⟨

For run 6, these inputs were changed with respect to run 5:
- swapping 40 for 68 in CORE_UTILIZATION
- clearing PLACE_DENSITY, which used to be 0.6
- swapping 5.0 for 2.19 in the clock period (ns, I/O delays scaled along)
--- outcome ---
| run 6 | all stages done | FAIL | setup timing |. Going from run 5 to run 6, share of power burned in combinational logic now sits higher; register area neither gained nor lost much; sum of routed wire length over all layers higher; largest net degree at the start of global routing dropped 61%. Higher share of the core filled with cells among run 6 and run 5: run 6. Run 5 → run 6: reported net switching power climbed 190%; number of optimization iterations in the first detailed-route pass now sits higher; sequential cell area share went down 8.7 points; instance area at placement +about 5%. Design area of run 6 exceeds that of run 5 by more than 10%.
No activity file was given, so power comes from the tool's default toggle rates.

⟩

Your answer must be the full listing, restated word for word.

**SOLUTION TO THIS TASK:**
For run 6, these inputs were changed with respect to run 5:
- swapping 40 for 68 in CORE_UTILIZATION
- clearing PLACE_DENSITY, which used to be 0.6
- swapping 5.0 for 2.19 in the clock period (ns, I/O delays scaled along)
--- outcome ---
| run 6 | all stages done | FAIL | setup timing |. Going from run 5 to run 6, share of power burned in combinational logic now sits higher; register area neither gained nor lost much; sum of routed wire length over all layers higher; largest net degree at the start of global routing dropped 61%. Higher share of the core filled with cells among run 6 and run 5: run 6. Run 5 → run 6: reported net switching power climbed 190%; number of optimization iterations in the first detailed-route pass now sits higher; sequential cell area share went down 8.7 points; instance area at placement +about 5%. Design area of run 6 exceeds that of run 5 by more than 10%.
No activity file was given, so power comes from the tool's default toggle rates.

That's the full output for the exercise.